That seems to make sense since if I think of [tex]\theta[/tex] as how much an imaginary line sweeps through and radius as how long that line actually is.
So now that I have the following:
[tex]\int^{\pi/2}_{0}\int^{16}_{0} r drd\theta - \int^{\pi/2}_{0}\int^{16cos\theta}_{0} r drd\theta[/tex]
After the first integration I get.
[tex]\int^{\pi/2}_{0} r^2/2 d\theta - \int^{\pi/2}_{0} r^2/2 drd\theta[/tex]
Plugging in I get
[tex]\int^{\pi/2}_{0} 128 d\theta - \int^{\pi/2}_{0} 128cos^2\theta drd\theta[/tex]
And now I am stuck because I don't exactly remember how to integrate cos2[tex]\theta[/tex]? How do you usually integrate something like cos2[tex]\theta[/tex] again?
 
shards5 said:
How do you usually integrate something like cos2[tex]\theta[/tex] again?
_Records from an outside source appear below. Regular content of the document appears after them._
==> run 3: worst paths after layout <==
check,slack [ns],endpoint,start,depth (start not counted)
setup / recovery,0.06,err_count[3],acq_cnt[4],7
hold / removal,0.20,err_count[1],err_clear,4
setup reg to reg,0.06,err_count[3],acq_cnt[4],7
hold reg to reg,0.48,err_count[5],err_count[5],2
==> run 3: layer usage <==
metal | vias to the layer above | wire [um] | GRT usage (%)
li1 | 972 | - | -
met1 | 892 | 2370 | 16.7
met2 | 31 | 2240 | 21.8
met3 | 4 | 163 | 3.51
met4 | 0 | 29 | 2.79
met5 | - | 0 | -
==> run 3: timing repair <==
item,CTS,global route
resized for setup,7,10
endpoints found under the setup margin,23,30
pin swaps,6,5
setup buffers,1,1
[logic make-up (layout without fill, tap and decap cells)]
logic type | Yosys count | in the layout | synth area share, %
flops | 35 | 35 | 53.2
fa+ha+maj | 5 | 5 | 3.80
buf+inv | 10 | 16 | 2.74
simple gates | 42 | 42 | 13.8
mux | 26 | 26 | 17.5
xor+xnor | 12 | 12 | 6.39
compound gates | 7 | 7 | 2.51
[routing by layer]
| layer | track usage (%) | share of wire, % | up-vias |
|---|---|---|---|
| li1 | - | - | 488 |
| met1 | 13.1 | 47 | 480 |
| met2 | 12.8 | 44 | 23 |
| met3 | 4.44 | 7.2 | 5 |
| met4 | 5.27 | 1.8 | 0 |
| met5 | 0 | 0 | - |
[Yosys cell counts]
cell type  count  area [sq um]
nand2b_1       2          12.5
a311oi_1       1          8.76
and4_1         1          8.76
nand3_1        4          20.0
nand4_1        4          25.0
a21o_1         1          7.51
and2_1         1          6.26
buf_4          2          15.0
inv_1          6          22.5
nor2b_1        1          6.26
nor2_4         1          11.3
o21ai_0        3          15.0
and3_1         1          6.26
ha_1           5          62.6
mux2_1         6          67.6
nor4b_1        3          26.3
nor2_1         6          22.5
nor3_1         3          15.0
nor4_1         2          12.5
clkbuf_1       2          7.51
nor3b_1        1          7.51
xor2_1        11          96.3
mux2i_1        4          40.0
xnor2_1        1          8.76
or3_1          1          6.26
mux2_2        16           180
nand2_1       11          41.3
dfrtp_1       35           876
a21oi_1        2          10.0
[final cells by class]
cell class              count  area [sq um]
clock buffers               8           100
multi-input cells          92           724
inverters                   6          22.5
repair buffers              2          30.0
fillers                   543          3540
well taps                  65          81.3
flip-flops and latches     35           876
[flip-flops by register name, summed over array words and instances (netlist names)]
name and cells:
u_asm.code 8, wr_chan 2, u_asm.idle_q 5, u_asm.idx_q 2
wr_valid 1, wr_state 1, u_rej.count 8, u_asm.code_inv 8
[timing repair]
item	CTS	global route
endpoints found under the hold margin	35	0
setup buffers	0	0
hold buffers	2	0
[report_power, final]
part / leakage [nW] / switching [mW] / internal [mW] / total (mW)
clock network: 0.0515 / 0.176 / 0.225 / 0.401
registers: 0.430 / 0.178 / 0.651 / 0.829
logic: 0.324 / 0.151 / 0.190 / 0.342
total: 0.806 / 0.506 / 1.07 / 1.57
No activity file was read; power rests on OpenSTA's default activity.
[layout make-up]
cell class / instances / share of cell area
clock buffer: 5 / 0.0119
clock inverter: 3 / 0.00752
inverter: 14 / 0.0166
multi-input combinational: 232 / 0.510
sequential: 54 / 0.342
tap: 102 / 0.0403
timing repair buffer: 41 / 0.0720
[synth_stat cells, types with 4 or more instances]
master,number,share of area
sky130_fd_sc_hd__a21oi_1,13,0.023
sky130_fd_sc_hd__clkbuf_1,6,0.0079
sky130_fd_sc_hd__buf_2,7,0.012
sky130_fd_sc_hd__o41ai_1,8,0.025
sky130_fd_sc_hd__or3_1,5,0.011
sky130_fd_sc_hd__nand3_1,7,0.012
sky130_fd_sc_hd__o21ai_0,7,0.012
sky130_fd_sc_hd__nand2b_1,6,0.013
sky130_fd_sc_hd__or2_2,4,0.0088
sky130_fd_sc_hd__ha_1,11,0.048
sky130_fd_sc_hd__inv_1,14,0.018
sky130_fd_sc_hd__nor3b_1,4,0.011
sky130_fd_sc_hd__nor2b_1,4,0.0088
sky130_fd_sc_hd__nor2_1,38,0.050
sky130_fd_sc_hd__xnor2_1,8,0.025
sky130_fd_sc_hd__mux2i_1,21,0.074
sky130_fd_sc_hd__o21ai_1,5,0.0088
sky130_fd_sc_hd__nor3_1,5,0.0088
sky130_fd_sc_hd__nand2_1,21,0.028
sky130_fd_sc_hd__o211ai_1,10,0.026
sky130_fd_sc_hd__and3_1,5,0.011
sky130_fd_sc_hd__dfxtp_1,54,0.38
===== src/rtl/usb_rh_pkg.sv =====
package usb_rh_pkg;

    typedef enum logic [1:0] {
        ST_DETACHED = 2'd0,
        ST_ATTACHED = 2'd1,
        ST_ACTIVE   = 2'd2
    } link_state_e;

    localparam logic [7:0] A_PSW_MODE  = 8'h49;
    localparam logic [7:0] A_ATTACH    = 8'h4C;
    localparam logic [7:0] A_PWR_MASK  = 8'h4E;
    localparam logic [7:0] A_GLB_CLR   = 8'h50;
    localparam logic [7:0] A_GLB_SET   = 8'h52;
    localparam logic [7:0] A_PORT_BASE = 8'h54;
    localparam int         PORT_STRIDE = 4;
    localparam int         OFS_POWER   = 1;
    localparam int         OFS_CHANGE  = 2;

    localparam logic [7:0] PSW_KEEP    = 8'h1B;
    localparam logic [1:0] PSW_GANGED  = 2'b00;
    localparam logic [1:0] PSW_PERPORT = 2'b01;
    localparam logic [4:0] PWR_OFF_CLR = 5'h17;

endpackage
==> config.mk <==
export PLATFORM = sky130hd
export DESIGN_NAME = slave_time_align
export DESIGN_NICKNAME = d
export VERILOG_FILES = /design/src/rtl/tsync_pkg.sv /design/src/rtl/ring_fwd_stage.sv /design/src/rtl/sync_offset_calc.sv /design/src/rtl/clock_servo.sv /design/src/rtl/sync_watch.sv /design/src/rtl/slave_time_align.sv
export SDC_FILE = /design/constraint.sdc
export NUM_CORES = 1
export LEC_CHECK = 0
export BUFFER_PORTS_ARGS = -buffer_cell sky130_fd_sc_hd__buf_4
export CORE_MARGIN = 5
export CORE_UTILIZATION = 45
export CTS_CLUSTER_SIZE = 8
export DETAILED_ROUTE_END_ITERATION = 16
export PLACE_DENSITY = 0.65
export SETUP_SLACK_MARGIN = 0.4
export SYNTH_ARGS = -nofsm -noshare
export SYNTH_HDL_FRONTEND = slang
export SYNTH_HIERARCHICAL = 1
export SYNTH_SLANG_ARGS = --single-unit
export TNS_END_PERCENT = 100
==> constraint.sdc <==
create_clock -name clk -period 8.8 [get_ports clk]
set_input_delay 1.76 -clock clk [delete_from_list [all_inputs] [get_ports clk]]
set_output_delay 1.76 -clock clk [all_outputs]
set_load 0.01 [all_outputs]
==> src/rtl/tsync_pkg.sv <==
package tsync_pkg;

  typedef enum logic [1:0] {
    MSG_DATA = 2'd0,
    MSG_ENUM = 2'd1,
    MSG_SYNC = 2'd2,
    MSG_AUX  = 2'd3
  } msg_kind_e;

  // Saturate a signed value to +/- lim.
  function automatic int clamp_sym(input int v, input int lim);
    if (v > lim)       return lim;
    else if (v < -lim) return -lim;
    else               return v;
  endfunction

endpackage

==> src/rtl/ring_fwd_stage.sv <==
module ring_fwd_stage
  import tsync_pkg::*;
#(
  parameter int TIME_W = 32,
  parameter int ID_W   = 6
) (
  input  logic              clk,
  input  logic              rst_n,
  input  logic              rx_valid,
  input  logic [1:0]        rx_kind,
  input  logic [TIME_W-1:0] rx_payload,
  output logic              tx_valid,
  output logic [1:0]        tx_kind,
  output logic [TIME_W-1:0] tx_payload,
  output logic [ID_W-1:0]   dev_id,
  output logic              id_valid
);

  logic enum_hit;
  assign enum_hit = rx_valid && (rx_kind == MSG_ENUM);

  function automatic logic [TIME_W-1:0] next_count(input logic [TIME_W-1:0] c);
    return c + TIME_W'(1);
  endfunction

  always_ff @(posedge clk or negedge rst_n) begin
    if (!rst_n) begin
      tx_valid   <= 1'b0;
      tx_kind    <= MSG_DATA;
      tx_payload <= '0;
    end else begin
      tx_valid   <= rx_valid;
      tx_kind    <= rx_kind;
      tx_payload <= enum_hit ? next_count(rx_payload) : rx_payload;
    end
  end

  always_ff @(posedge clk or negedge rst_n) begin
    if (!rst_n) begin
      dev_id   <= '0;
      id_valid <= 1'b0;
    end else if (enum_hit) begin
      dev_id   <= rx_payload[ID_W-1:0];
      id_valid <= 1'b1;
    end
  end


  enum_incr_chk: assert property (@(posedge clk) disable iff (!rst_n)
    enum_hit |=> (tx_valid && tx_payload == $past(rx_payload) + TIME_W'(1)));


  id_sticky_chk: assert property (@(posedge clk) disable iff (!rst_n)
    !$fell(id_valid));

endmodule

==> src/rtl/sync_offset_calc.sv <==
module sync_offset_calc
  import tsync_pkg::*;
#(
  parameter int TIME_W   = 32,
  parameter int ID_W     = 6,
  parameter int BASE_DLY = 40,
  parameter int NODE_DLY = 12,
  parameter int THRESH   = 16,
  parameter int OFF_W    = 7
) (
  input  logic                    rx_valid,
  input  logic [1:0]              rx_kind,
  input  logic [TIME_W-1:0]       rx_payload,
  input  logic [ID_W-1:0]         dev_id,
  input  logic                    id_valid,
  input  logic [TIME_W-1:0]       local_time,
  output logic                    sync_evt,
  output logic                    load_evt,
  output logic [TIME_W-1:0]       expected_time,
  output logic signed [OFF_W-1:0] small_off
);

  localparam logic signed [TIME_W-1:0] THR_POS = TIME_W'(THRESH);
  localparam logic signed [TIME_W-1:0] THR_NEG = -THR_POS;

  // Propagation plus accumulated pass-through up to this node.
  function automatic logic [TIME_W-1:0] path_delay(input logic [ID_W-1:0] id);
    return TIME_W'(BASE_DLY) + TIME_W'(NODE_DLY) * TIME_W'(id);
  endfunction

  // Signed distance a - b on a wrapping counter.
  function automatic logic signed [TIME_W-1:0] wrap_gap(input logic [TIME_W-1:0] a,
                                                        input logic [TIME_W-1:0] b);
    return $signed(a - b);
  endfunction

  logic signed [TIME_W-1:0] full_off;
  logic                     too_far;

  always_comb begin
    sync_evt      = rx_valid && (rx_kind == MSG_SYNC) && id_valid;
    expected_time = rx_payload + path_delay(dev_id);
    full_off      = wrap_gap(expected_time, local_time);
    too_far       = (full_off > THR_POS) || (full_off < THR_NEG);
    load_evt      = sync_evt && too_far;
    small_off     = too_far ? '0 : OFF_W'(full_off);
  end

endmodule

==> src/rtl/clock_servo.sv <==
module clock_servo
  import tsync_pkg::*;
#(
  parameter int TIME_W   = 32,
  parameter int OFF_W    = 7,
  parameter int SLEW_GAP = 64,
  parameter int PERIOD   = 10000,
  parameter int MAX_TRIM = 100
) (
  input  logic                    clk,
  input  logic                    rst_n,
  input  logic                    sync_evt,
  input  logic                    load_evt,
  input  logic [TIME_W-1:0]       expected_time,
  input  logic signed [OFF_W-1:0] small_off,
  output logic [TIME_W-1:0]       local_time
);

  localparam int GAP_W   = $clog2(SLEW_GAP + 1);
  localparam int ACC_W   = $clog2(PERIOD) + 1;
  localparam int DRIFT_W = $clog2(MAX_TRIM + 1) + 1;
  localparam logic [GAP_W-1:0] GAP_LAST = GAP_W'(SLEW_GAP - 1);

  logic [TIME_W-1:0]        lt_q, lt_d;
  logic signed [OFF_W-1:0]  pend_q, pend_d;
  logic [GAP_W-1:0]         gap_q, gap_d;
  logic signed [DRIFT_W-1:0] drift_q, drift_d;
  logic [ACC_W-1:0]         acc_q, acc_d;

  // Named correction events, visible to the assertions.
  logic slew_fire, slew_up, slew_dn;
  logic trim_fire, trim_up, trim_dn;

  int dmag, acc_sum, dsum;

  always_comb begin
    slew_fire = !sync_evt && (pend_q != 0) && (gap_q == GAP_LAST);
    slew_up   = slew_fire && !pend_q[OFF_W-1];
    slew_dn   = slew_fire &&  pend_q[OFF_W-1];

    dmag      = (drift_q < 0) ? -int'(drift_q) : int'(drift_q);
    acc_sum   = int'(acc_q) + dmag;
    trim_fire = !sync_evt && (dmag != 0) && (acc_sum >= PERIOD);
    trim_up   = trim_fire && !drift_q[DRIFT_W-1];
    trim_dn   = trim_fire &&  drift_q[DRIFT_W-1];

    dsum      = clamp_sym(int'(drift_q) + int'(small_off), MAX_TRIM);
  end

  always_comb begin
    lt_d = lt_q + TIME_W'(1) + TIME_W'(slew_up) + TIME_W'(trim_up)
                - TIME_W'(slew_dn) - TIME_W'(trim_dn);
    pend_d  = pend_q;
    gap_d   = gap_q;
    drift_d = drift_q;
    acc_d   = acc_q;
    if (sync_evt) begin
      gap_d = '0;
      acc_d = '0;
      if (load_evt) begin
        lt_d   = expected_time + TIME_W'(1);
        pend_d = '0;
      end else begin
        lt_d    = lt_q + TIME_W'(1);
        pend_d  = small_off;
        drift_d = DRIFT_W'(dsum);
      end
    end else begin
      if (pend_q == 0)           gap_d = '0;
      else if (gap_q == GAP_LAST) gap_d = '0;
      else                       gap_d = gap_q + GAP_W'(1);
      if (slew_up)      pend_d = pend_q - OFF_W'(1);
      else if (slew_dn) pend_d = pend_q + OFF_W'(1);
      acc_d = trim_fire ? ACC_W'(acc_sum - PERIOD) : ACC_W'(acc_sum);
    end
  end

  always_ff @(posedge clk or negedge rst_n) begin
    if (!rst_n) begin
      lt_q    <= '0;
      pend_q  <= '0;
      gap_q   <= '0;
      drift_q <= '0;
      acc_q   <= '0;
    end else begin
      lt_q    <= lt_d;
      pend_q  <= pend_d;
      gap_q   <= gap_d;
      drift_q <= drift_d;
      acc_q   <= acc_d;
    end
  end

  assign local_time = lt_q;


  load_lands_chk: assert property (@(posedge clk) disable iff (!rst_n)
    load_evt |=> (lt_q == $past(expected_time) + TIME_W'(1)));


  free_run_chk: assert property (@(posedge clk) disable iff (!rst_n)
    (!sync_evt && pend_q == 0 && drift_q == 0) |=> (lt_q == $past(lt_q) + TIME_W'(1)));


  slew_pos_chk: assert property (@(posedge clk) disable iff (!rst_n)
    (!sync_evt && pend_q > 0) |=> (pend_q >= 0 && pend_q <= $past(pend_q)));


  slew_neg_chk: assert property (@(posedge clk) disable iff (!rst_n)
    (!sync_evt && pend_q < 0) |=> (pend_q <= 0 && pend_q >= $past(pend_q)));


  trim_sign_chk: assert property (@(posedge clk) disable iff (!rst_n)
    $onehot0({trim_up, trim_dn, sync_evt}));

endmodule

==> src/rtl/sync_watch.sv <==
module sync_watch #(
  parameter int PERIOD       = 10000,
  parameter int LOSS_PERIODS = 4
) (
  input  logic clk,
  input  logic rst_n,
  input  logic sync_evt,
  output logic in_sync
);

  localparam int LIMIT = LOSS_PERIODS * PERIOD;
  localparam int CNT_W = $clog2(LIMIT + 1);
  localparam logic [CNT_W-1:0] CNT_LAST = CNT_W'(LIMIT - 1);

  logic [CNT_W-1:0] cnt_q;
  logic             expire;

  assign expire = in_sync && !sync_evt && (cnt_q == CNT_LAST);

  always_ff @(posedge clk or negedge rst_n) begin
    if (!rst_n) begin
      in_sync <= 1'b0;
      cnt_q   <= '0;
    end else if (sync_evt) begin
      in_sync <= 1'b1;
      cnt_q   <= '0;
    end else if (expire) begin
      in_sync <= 1'b0;
      cnt_q   <= '0;
    end else if (in_sync) begin
      cnt_q   <= cnt_q + CNT_W'(1);
    end
  end


  loss_cause_chk: assert property (@(posedge clk) disable iff (!rst_n)
    $fell(in_sync) |-> !$past(sync_evt));


  lock_rise_chk: assert property (@(posedge clk) disable iff (!rst_n)
    sync_evt |=> in_sync);

endmodule

==> src/rtl/slave_time_align.sv <==
module slave_time_align
  import tsync_pkg::*;
#(
  parameter int TIME_W       = 32,
  parameter int ID_W         = 6,
  parameter int BASE_DLY     = 40,
  parameter int NODE_DLY     = 12,
  parameter int THRESH       = 16,
  parameter int SLEW_GAP     = 64,
  parameter int PERIOD       = 10000,
  parameter int MAX_TRIM     = 100,
  parameter int LOSS_PERIODS = 4
) (
  input  logic              clk,
  input  logic              rst_n,
  input  logic              rx_valid,
  input  logic [1:0]        rx_kind,
  input  logic [TIME_W-1:0] rx_payload,
  output logic              tx_valid,
  output logic [1:0]        tx_kind,
  output logic [TIME_W-1:0] tx_payload,
  output logic [TIME_W-1:0] local_time,
  output logic [ID_W-1:0]   dev_id,
  output logic              dev_id_valid,
  output logic              in_sync
);

  localparam int OFF_W = $clog2(THRESH + 1) + 2;

  logic                    sync_evt;
  logic                    load_evt;
  logic [TIME_W-1:0]       expected_time;
  logic signed [OFF_W-1:0] small_off;

  ring_fwd_stage #(.TIME_W(TIME_W), .ID_W(ID_W)) u_fwd (
    .clk        (clk),
    .rst_n      (rst_n),
    .rx_valid   (rx_valid),
    .rx_kind    (rx_kind),
    .rx_payload (rx_payload),
    .tx_valid   (tx_valid),
    .tx_kind    (tx_kind),
    .tx_payload (tx_payload),
    .dev_id     (dev_id),
    .id_valid   (dev_id_valid)
  );

  sync_offset_calc #(
    .TIME_W(TIME_W), .ID_W(ID_W), .BASE_DLY(BASE_DLY),
    .NODE_DLY(NODE_DLY), .THRESH(THRESH), .OFF_W(OFF_W)
  ) u_off (
    .rx_valid      (rx_valid),
    .rx_kind       (rx_kind),
    .rx_payload    (rx_payload),
    .dev_id        (dev_id),
    .id_valid      (dev_id_valid),
    .local_time    (local_time),
    .sync_evt      (sync_evt),
    .load_evt      (load_evt),
    .expected_time (expected_time),
    .small_off     (small_off)
  );

  clock_servo #(
    .TIME_W(TIME_W), .OFF_W(OFF_W), .SLEW_GAP(SLEW_GAP),
    .PERIOD(PERIOD), .MAX_TRIM(MAX_TRIM)
  ) u_servo (
    .clk           (clk),
    .rst_n         (rst_n),
    .sync_evt      (sync_evt),
    .load_evt      (load_evt),
    .expected_time (expected_time),
    .small_off     (small_off),
    .local_time    (local_time)
  );

  sync_watch #(.PERIOD(PERIOD), .LOSS_PERIODS(LOSS_PERIODS)) u_watch (
    .clk      (clk),
    .rst_n    (rst_n),
    .sync_evt (sync_evt),
    .in_sync  (in_sync)
  );


  early_sync_chk: assert property (@(posedge clk) disable iff (!rst_n)
    !dev_id_valid |-> !sync_evt);

endmodule

==> results.sh <==
export IMPL_outcome="completed"
export IMPL_fin_crit_ps=8410
export IMPL_syn_avg_cell_area_um2=8.02
export IMPL_root_buffer="clkbuf_16"
export IMPL_relSlewSlack_pct=37.2
export IMPL_startpoint_type="input pin"
export IMPL_dp_hpwl_um=32800
export IMPL_power_leakage_nw=7.55
export IMPL_yosys_top_cells_area="dfrtp_1, ha_1, xnor2_1"
export IMPL_clock_latency_ps=440
export IMPL_end_kind="register"
export IMPL_rr_endpoint="u_servo/drift_q[1]$_DFFE_PN0P_"
export IMPL_ys_warn_count=6
export IMPL_grt_pass1_vias=13300
export IMPL_seq_area_um2=3210
export IMPL_crit_fanout=6
export IMPL_clockBufferDepth=2
export IMPL_place_inst=2272
export IMPL_finClkSkew_ps=11.0
export IMPL_detail_route_wl_per_cell_um=18.3
export IMPL_synth_ff_latch_count=128
export IMPL_io_pins=112
export IMPL_r2r_start="u_fwd/dev_id[0]$_DFFE_PN0P_"
export IMPL_clk_pin_slew_ps=60
export IMPL_fp_dieW_um=185
export IMPL_timing_final_max_slew_violations=0
export IMPL_mostFrequentLayoutCell="buf_4"
export IMPL_setup_slack_ps=393
export IMPL_core_area_um2=30400
export IMPL_min_path_type="register to register"
export IMPL_hold_end="u_servo/gap_q[0]$_DFF_PN0_"
export IMPL_wl_um=42600
export IMPL_cpPeakStageDelay_ps=560
export IMPL_drive_gt1_share_pct=21.6
export IMPL_maxCapViolCount=0
export IMPL_num_nets_final=2084
export IMPL_grt_max_degree=73
export IMPL_cts_sinks=128
export IMPL_vias=13600
export IMPL_synth_edf_count=0
export IMPL_grt_ovfl_total=0
export IMPL_cp_top_family="compound AO/OA/AOI/OAI gates"
export IMPL_final_cell_mix="buf_4, nand2_1, inv_1"
export IMPL_drt_iter0_markers=971
export IMPL_setup_violations=0
export IMPL_crit_path_top_delay_cell="or4_4"
export IMPL_dp_slack_ps=-117
export IMPL_min_from="u_servo/gap_q[0]$_DFF_PN0_"
export IMPL_num_rows=64
export IMPL_worstPathArrival_ps=8740
export IMPL_diodes=0
export IMPL_required_ps=9130
export IMPL_cts_tree="yes"
export IMPL_worstSetupPathType="input pin to register"
export IMPL_ys_types=100
export IMPL_rsz0062_at_grt="yes"
export IMPL_synth_top_cell_by_area="dfrtp_1"
export IMPL_numPortBuffers=111
export IMPL_final_cells=2327
export IMPL_reg2reg_depth=34
export IMPL_place_congestion=0.988
export IMPL_ant_nets=0
export IMPL_max_freq_mhz=119
export IMPL_synth_top_area_share_pct=23.2
export IMPL_area_delta_synth_final_pct=23.3
export IMPL_tightest_slew_ps=941
export IMPL_start_util_pct=45.4
export IMPL_finalPower_w=0.00746
export IMPL_syn_inst=1722
export IMPL_synth_cell_area_um2=13800
export IMPL_whs_path_depth=1
export IMPL_grt_usage_pct=24.5
export IMPL_dieArea_um2=34300
export IMPL_drc=0
export IMPL_synthArstFlopShare_pct=100
export IMPL_hold_viol_final=0
export IMPL_p_per_area_nw_per_um2=438
export IMPL_period_share_pct=95.5
export IMPL_antenna_found_initial=0
export IMPL_cts_htree_levels=4
export IMPL_grt_pass1_wl_um=67700
export IMPL_synth_seq_area_share_pct=23.2
export IMPL_cts_buffers=17
export IMPL_synth_top_flop_cell="dfrtp_1"
export IMPL_r2r_slack_ps=500
export IMPL_first_pass_iters=6
export IMPL_critical_path_buf_inv_count=4
export IMPL_fillers=2822
export IMPL_die_h_um=185
export IMPL_ir_drop_uv=236
export IMPL_detail_route_vias_per_cell=5.86
export IMPL_multi_input_area_um2=10500
-- through the flow --
| step | setup TNS [ps] | area (µm²) | hold slack, ps | utilization [%] |
|---|---|---|---|---|
| CTS | 0 | 16300 | 462 | 53.7 |
| floorplan | 0 | 14000 | 425 | - |
| detailed placement | -405 | 15700 | 453 | 51.6 |
| global placement | -114 | 15700 | 437 | 51.6 |
| global route | 0 | 17000 | 484 | 55.9 |
| finish | 0 | 17000 | 461 | 55.9 |
-- kinds of logic after synthesis --
family                     Yosys count  share of synthesized area (%)
adders and majority gates          131                           12.3
xor gates and xnor gates           193                           12.3
buffers and inverters              187                           5.43
AOI/OAI and AO/OA                  423                           20.7
DFF                                128                           23.2
other                                1                         0.0272
and+or+nand+nor                    638                           24.3
muxes                               21                           1.65
-- synthesized netlist by cell type, types with 16 or more instances --
master    number
nand2_1      173
ha_1         121
and4_1        18
a31oi_1       16
dfrtp_1      128
clkbuf_1      34
inv_1        134
a21o_1        28
and3_1        31
o211ai_1      41
o21a_1        18
nor3_1        38
a21oi_1      105
nor4_1        25
xnor2_1      105
nand2b_1      17
nand4_1       36
nor2_1       122
nand3_1       67
xor2_1        87
o21ai_0       85
-- timing repair --
action                     CTS  global route
hold buffers                 0             0
setup endpoints to repair    6             8
gates resized for setup      6           108
buffers inserted             1            22
pin swaps                    2            36
hold endpoints to repair     0             0
-- layer usage --
metal / track usage [%] / routed length (µm) / up-vias
met3: 4.01 / 2000 / 81
li1: - / - / 6606
met4: 9.84 / 1460 / 0
met2: 41.8 / 20800 / 411
met5: 0 / 0 / -
met1: 31.0 / 18300 / 6549
-- sequential cells by signal (all words and copies together) (netlist names) --
| name | cells |
|---|---|
| u_servo/pend_q | 7 |
| u_watch/in_sync | 1 |
| u_fwd/tx_valid | 1 |
| u_servo/acc_q | 15 |
| u_servo/local_time | 32 |
| u_fwd/tx_payload | 32 |
| u_servo/drift_q | 8 |
| u_fwd/dev_id | 6 |
| u_servo/gap_q | 7 |
| u_watch/cnt_q | 16 |
| u_fwd/id_valid | 1 |
| u_fwd/tx_kind | 2 |
-- layout make-up --
type	count	share of cell area, %
sequential	128	18.8
clock inverter	14	0.941
tap	396	2.91
clock buffer	18	2.52
timing repair buffer	224	9.99
inverter	134	2.98
multi-input combinational	1413	61.8
-- power breakdown --
part           switching (W)  total (W)  internal [W]
Sequential          0.000237    0.00102      0.000787
Clock               0.000307   0.000729      0.000422
Combinational        0.00320    0.00570       0.00250
-- how the worst max path moves through the flow --
stage,cells past startpoint,end,slack (ps),startpoint
floorplan,33,u_servo/drift_q[0]$_DFFE_PN0P_,410,rx_payload[3]
global placement,36,u_servo/drift_q[0]$_DFFE_PN0P_,-60,rx_payload[4]
detailed placement,35,u_servo/drift_q[1]$_DFFE_PN0P_,-120,rx_payload[4]
CTS,37,u_servo/drift_q[1]$_DFFE_PN0P_,400,rx_payload[4]
global route,39,u_servo/drift_q[1]$_DFFE_PN0P_,220,rx_payload[3]
finish,30,u_servo/drift_q[1]$_DFFE_PN0P_,390,rx_payload[4]
No activity file was read; power rests on OpenSTA's default activity.
`config.mk`:
```
export PLATFORM = sky130hd
export DESIGN_NAME = spi_cmd_front
export DESIGN_NICKNAME = d
export VERILOG_FILES = /design/src/rtl/spi_fe_pkg.sv /design/src/rtl/spi_fe_edge.sv /design/src/rtl/spi_fe_decode.sv /design/src/rtl/spi_fe_seq.sv /design/src/rtl/spi_fe_lanes.sv /design/src/rtl/spi_cmd_front.sv
export SDC_FILE = /design/constraint.sdc
export NUM_CORES = 1
export LEC_CHECK = 0
export BUFFER_PORTS_ARGS = -buffer_cell sky130_fd_sc_hd__buf_4
export CORE_UTILIZATION = 30
export DETAILED_ROUTE_END_ITERATION = 10
export MAX_ROUTING_LAYER = met4
export PLACE_DENSITY = 0.57
export SKIP_LAST_GASP = 1
export SYNTH_ARGS = -nofsm -noshare
export SYNTH_HDL_FRONTEND = slang
export SYNTH_HIERARCHICAL = 1
export SYNTH_SLANG_ARGS = --single-unit
```
`constraint.sdc`:
```
create_clock -name clk -period 3.42 [get_ports clk]
set_input_delay 0.855 -clock clk [delete_from_list [all_inputs] [get_ports clk]]
set_output_delay 0.855 -clock clk [all_outputs]
set_load 0.02 [all_outputs]
```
By the half-angle formula,

[tex] \cos^2 \theta = \frac{1 + \cos(2\theta)}{2}[/tex]

which should make the integration easier.
 
Okay, then after integration I get the following.
128*pi/2 - [1/2[tex]\theta[/tex] + sin(2*[tex]\theta[/tex])/4]
Plugging in my values I get the following.
128*pi/2 - pi/4 - sin(pi)/4 + sin(0)/4
but this is wrong. I am not sure what I am doing wrong.